* **Exercise description**
The lines wanted run from the first one below through the one with "export DESIGN_NICKNAME = d". Return them exactly.

(Recorded data)
--*--

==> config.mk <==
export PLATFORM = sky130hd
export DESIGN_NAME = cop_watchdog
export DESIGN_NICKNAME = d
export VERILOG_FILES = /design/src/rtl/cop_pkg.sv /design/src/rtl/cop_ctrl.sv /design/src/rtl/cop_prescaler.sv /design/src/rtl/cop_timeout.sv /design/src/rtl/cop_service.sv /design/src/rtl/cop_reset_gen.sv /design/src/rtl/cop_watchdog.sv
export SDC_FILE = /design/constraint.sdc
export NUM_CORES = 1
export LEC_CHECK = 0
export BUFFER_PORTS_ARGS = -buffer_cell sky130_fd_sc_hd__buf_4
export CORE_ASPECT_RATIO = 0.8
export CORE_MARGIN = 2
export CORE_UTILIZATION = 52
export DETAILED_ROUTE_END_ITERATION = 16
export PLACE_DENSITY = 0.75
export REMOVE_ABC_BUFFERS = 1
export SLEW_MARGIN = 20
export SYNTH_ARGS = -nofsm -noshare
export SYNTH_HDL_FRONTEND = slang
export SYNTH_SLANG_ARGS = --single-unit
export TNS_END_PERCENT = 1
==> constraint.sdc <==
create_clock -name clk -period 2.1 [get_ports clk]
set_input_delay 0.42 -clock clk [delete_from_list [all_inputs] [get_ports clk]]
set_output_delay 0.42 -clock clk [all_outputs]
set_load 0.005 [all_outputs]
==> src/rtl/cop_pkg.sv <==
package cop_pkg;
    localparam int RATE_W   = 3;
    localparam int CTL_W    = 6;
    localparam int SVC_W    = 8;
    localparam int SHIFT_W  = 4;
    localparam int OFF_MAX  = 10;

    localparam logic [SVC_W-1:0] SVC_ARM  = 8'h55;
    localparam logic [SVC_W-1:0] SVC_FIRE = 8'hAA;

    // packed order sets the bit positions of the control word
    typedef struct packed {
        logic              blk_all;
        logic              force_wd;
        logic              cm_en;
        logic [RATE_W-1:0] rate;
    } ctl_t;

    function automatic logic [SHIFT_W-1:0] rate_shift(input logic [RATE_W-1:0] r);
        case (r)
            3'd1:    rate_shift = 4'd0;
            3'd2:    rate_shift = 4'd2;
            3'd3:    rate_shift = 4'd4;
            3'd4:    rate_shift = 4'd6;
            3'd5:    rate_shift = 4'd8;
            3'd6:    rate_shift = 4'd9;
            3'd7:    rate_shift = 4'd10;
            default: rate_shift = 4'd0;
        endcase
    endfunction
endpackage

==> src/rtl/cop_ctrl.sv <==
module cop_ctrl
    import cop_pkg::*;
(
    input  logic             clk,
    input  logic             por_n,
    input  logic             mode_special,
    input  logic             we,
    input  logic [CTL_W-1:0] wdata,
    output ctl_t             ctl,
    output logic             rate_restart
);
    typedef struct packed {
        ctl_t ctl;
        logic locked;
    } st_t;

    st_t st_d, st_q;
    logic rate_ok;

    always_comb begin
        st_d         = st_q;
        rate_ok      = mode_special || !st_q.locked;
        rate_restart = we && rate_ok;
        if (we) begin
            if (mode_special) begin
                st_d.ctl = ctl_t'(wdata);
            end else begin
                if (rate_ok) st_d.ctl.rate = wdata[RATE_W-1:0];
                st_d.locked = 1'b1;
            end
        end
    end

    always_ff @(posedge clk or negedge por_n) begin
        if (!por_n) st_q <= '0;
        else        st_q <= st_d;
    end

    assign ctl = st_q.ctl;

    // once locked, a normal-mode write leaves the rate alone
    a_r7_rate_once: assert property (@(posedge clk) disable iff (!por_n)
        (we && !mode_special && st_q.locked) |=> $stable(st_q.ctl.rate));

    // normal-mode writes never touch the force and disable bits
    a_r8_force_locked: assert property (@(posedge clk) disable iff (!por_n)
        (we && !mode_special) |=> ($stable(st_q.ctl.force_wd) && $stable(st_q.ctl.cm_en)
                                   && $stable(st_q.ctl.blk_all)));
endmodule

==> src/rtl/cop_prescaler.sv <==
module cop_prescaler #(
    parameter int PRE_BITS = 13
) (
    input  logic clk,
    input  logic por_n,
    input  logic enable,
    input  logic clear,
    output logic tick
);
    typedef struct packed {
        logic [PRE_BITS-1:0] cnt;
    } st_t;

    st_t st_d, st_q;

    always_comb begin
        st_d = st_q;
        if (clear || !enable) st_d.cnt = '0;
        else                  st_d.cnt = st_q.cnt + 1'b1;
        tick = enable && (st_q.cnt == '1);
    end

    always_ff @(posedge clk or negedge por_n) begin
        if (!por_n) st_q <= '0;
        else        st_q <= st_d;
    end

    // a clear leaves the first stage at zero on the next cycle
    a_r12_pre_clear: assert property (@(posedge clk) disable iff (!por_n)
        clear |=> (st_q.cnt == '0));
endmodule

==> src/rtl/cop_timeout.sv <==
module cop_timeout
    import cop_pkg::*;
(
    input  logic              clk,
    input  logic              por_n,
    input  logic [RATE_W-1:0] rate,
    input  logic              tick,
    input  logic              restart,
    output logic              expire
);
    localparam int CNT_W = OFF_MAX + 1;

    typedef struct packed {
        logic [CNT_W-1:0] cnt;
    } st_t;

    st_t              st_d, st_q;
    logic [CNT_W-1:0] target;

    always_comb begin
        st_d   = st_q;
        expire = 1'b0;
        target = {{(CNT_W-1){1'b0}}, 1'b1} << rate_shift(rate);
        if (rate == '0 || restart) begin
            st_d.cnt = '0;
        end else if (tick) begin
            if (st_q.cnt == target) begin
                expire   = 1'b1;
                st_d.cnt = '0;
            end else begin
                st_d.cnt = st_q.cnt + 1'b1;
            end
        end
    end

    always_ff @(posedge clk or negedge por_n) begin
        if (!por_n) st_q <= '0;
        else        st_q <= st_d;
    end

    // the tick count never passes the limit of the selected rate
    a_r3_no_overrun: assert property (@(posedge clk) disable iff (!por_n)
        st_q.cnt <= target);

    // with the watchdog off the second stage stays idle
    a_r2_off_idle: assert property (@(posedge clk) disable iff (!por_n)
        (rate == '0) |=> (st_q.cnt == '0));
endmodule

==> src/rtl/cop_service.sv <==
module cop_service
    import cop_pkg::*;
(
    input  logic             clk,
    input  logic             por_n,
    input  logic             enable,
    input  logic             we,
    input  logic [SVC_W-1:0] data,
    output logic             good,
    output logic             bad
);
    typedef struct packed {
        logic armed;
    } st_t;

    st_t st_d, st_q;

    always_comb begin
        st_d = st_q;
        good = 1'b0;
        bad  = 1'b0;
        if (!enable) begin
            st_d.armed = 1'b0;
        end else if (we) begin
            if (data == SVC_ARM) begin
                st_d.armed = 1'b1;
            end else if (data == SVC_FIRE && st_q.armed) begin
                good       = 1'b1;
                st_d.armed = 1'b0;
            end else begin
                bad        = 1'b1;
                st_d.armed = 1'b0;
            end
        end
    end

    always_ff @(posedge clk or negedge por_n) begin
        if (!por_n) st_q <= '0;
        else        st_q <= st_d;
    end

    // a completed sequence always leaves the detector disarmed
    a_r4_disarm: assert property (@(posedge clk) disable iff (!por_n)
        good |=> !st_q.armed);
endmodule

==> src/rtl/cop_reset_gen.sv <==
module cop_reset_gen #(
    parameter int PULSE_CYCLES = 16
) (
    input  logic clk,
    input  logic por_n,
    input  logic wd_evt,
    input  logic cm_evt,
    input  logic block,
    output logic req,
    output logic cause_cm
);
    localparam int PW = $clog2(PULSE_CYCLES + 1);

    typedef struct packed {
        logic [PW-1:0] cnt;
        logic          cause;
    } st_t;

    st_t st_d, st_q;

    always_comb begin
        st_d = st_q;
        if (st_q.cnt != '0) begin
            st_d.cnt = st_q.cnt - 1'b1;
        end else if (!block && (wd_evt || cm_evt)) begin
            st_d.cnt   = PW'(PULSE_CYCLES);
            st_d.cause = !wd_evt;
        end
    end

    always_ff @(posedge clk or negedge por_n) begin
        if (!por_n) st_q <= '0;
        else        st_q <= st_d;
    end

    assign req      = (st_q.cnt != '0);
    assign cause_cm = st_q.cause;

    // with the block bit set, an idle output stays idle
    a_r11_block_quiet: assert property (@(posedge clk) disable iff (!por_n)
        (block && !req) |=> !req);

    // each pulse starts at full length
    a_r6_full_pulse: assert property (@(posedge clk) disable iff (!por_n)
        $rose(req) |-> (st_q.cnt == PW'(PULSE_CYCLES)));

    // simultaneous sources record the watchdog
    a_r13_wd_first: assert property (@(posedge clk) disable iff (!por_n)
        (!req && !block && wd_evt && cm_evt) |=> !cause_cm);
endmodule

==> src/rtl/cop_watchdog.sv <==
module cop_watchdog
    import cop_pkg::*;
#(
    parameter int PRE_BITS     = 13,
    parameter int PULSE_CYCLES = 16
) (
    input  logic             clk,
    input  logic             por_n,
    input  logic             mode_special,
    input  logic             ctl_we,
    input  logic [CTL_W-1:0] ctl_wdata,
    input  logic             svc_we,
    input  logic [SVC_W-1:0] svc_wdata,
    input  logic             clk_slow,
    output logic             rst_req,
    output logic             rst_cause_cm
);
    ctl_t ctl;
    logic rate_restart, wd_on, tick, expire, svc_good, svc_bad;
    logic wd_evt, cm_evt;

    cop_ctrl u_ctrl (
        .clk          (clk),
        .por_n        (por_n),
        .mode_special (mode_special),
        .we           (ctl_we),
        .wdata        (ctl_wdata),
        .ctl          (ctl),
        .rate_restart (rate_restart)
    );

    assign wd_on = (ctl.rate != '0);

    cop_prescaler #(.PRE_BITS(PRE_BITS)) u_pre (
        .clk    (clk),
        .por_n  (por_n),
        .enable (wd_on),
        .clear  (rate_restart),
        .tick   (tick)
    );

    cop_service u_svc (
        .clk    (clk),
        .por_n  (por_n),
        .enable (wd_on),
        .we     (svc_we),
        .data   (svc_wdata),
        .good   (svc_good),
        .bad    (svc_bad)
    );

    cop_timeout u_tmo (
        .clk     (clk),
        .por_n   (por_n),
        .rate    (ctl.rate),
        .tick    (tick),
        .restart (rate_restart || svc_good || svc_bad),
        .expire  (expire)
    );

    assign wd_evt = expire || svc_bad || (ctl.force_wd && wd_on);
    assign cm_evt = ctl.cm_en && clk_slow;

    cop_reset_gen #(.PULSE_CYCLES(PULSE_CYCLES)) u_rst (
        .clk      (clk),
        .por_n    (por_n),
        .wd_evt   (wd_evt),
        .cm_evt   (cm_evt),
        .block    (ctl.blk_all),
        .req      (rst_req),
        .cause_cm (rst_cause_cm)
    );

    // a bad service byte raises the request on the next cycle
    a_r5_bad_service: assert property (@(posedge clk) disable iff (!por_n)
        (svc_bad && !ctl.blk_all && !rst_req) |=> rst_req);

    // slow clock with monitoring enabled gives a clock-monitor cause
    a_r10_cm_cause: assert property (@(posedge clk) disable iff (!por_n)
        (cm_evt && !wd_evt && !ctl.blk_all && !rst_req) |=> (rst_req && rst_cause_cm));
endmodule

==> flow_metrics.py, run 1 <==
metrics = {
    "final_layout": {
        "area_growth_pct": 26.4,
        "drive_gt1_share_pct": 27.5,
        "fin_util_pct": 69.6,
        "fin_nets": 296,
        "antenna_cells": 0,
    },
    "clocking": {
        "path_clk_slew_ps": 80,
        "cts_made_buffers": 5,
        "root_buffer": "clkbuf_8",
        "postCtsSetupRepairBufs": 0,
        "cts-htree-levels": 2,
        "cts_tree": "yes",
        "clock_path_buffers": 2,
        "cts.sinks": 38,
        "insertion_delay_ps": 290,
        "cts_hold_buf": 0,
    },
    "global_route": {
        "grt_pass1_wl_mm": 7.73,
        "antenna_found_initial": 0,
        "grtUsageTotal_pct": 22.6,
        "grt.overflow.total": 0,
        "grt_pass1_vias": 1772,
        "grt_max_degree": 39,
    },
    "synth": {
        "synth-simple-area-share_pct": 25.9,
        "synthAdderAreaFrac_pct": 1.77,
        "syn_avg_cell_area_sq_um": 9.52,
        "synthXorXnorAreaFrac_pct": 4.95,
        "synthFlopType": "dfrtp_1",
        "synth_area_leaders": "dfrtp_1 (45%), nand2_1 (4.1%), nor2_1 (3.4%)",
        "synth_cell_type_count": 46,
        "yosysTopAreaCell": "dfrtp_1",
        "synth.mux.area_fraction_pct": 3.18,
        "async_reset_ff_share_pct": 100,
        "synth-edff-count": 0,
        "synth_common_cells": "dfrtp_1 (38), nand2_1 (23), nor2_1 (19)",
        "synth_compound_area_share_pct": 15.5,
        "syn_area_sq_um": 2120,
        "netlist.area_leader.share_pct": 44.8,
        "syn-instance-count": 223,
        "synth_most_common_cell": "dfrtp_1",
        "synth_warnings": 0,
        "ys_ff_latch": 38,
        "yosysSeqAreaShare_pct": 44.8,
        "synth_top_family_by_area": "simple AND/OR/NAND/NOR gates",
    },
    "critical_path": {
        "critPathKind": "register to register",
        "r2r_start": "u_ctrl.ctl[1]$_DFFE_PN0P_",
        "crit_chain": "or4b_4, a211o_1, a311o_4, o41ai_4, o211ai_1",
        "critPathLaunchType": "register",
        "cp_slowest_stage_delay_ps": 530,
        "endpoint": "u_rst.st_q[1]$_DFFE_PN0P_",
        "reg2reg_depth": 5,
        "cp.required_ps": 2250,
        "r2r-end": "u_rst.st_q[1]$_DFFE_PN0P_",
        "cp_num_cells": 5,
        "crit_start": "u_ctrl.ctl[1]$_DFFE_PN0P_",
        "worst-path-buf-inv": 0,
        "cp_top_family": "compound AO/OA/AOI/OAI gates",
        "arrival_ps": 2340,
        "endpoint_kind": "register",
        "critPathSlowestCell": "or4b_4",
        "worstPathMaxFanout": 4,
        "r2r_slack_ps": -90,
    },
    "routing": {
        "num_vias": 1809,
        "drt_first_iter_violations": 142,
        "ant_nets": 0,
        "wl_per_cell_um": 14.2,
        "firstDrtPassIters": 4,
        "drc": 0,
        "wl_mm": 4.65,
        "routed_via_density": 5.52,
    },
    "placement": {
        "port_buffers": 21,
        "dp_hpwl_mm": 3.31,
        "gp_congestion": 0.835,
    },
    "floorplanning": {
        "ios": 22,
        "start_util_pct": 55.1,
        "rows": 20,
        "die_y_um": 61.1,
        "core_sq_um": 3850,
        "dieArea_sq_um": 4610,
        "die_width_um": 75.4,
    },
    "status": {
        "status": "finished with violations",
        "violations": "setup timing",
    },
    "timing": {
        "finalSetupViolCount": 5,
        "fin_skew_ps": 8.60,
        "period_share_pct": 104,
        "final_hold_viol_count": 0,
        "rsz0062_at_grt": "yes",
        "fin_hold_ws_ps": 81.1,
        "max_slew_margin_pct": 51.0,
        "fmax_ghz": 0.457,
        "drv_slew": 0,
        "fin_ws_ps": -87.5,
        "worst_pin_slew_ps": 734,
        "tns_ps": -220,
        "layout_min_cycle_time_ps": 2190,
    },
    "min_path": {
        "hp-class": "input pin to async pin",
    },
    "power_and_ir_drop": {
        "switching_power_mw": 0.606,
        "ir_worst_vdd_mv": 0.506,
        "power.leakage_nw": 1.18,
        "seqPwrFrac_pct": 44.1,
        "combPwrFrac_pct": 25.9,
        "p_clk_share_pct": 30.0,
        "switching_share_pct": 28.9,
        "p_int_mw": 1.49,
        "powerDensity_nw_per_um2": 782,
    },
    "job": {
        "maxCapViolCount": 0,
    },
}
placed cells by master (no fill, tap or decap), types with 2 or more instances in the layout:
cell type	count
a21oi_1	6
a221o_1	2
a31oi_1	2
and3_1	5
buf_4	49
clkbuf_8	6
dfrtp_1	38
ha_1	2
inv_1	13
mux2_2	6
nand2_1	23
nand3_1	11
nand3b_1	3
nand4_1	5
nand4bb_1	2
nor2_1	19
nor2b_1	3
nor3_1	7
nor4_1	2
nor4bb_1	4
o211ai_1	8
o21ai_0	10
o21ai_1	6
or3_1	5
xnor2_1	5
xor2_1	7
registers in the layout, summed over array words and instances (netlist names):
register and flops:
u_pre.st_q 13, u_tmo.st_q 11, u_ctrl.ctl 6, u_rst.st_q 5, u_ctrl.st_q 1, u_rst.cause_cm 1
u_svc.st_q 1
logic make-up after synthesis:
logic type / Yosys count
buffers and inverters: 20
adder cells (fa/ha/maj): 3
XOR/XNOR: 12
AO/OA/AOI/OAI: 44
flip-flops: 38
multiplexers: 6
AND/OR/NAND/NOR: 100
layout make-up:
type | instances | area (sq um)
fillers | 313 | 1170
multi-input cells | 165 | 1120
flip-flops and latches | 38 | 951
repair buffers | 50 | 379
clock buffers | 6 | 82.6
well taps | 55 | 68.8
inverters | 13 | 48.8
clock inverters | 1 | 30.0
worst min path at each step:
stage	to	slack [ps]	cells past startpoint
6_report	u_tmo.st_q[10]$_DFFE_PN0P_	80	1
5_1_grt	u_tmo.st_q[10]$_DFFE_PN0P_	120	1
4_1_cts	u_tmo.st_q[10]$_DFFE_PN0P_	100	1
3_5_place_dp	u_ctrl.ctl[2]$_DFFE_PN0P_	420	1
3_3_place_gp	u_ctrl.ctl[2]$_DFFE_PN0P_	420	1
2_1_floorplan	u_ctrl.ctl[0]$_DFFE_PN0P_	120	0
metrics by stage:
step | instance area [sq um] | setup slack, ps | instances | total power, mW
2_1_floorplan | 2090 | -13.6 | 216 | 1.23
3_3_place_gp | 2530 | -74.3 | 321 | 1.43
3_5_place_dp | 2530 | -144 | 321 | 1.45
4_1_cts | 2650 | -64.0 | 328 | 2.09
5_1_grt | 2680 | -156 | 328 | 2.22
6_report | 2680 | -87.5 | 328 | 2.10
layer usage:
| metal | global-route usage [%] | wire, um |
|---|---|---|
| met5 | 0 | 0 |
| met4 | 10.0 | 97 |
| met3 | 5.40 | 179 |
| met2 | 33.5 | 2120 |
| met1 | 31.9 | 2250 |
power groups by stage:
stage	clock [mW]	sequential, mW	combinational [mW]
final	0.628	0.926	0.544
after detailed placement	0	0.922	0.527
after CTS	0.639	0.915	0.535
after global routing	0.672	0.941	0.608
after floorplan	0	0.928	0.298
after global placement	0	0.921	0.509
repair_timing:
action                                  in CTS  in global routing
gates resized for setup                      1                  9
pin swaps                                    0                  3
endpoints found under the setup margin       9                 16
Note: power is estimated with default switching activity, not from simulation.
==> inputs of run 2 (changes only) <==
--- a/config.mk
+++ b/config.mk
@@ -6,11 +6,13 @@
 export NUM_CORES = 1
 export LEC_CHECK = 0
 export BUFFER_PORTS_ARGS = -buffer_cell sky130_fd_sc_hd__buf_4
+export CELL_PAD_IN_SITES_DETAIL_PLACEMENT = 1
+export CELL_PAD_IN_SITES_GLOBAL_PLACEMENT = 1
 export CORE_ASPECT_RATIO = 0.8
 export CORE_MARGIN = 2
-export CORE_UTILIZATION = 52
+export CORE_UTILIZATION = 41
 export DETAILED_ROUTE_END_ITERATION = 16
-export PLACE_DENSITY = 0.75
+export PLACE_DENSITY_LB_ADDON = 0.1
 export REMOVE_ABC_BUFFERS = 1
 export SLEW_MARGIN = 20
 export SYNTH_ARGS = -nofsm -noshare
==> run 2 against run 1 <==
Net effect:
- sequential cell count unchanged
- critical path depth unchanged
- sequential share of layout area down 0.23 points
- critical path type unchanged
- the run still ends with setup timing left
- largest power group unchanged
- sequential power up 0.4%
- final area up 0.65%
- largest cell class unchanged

--*--

* **Written reply**
==> config.mk <==
export PLATFORM = sky130hd
export DESIGN_NAME = cop_watchdog
export DESIGN_NICKNAME = d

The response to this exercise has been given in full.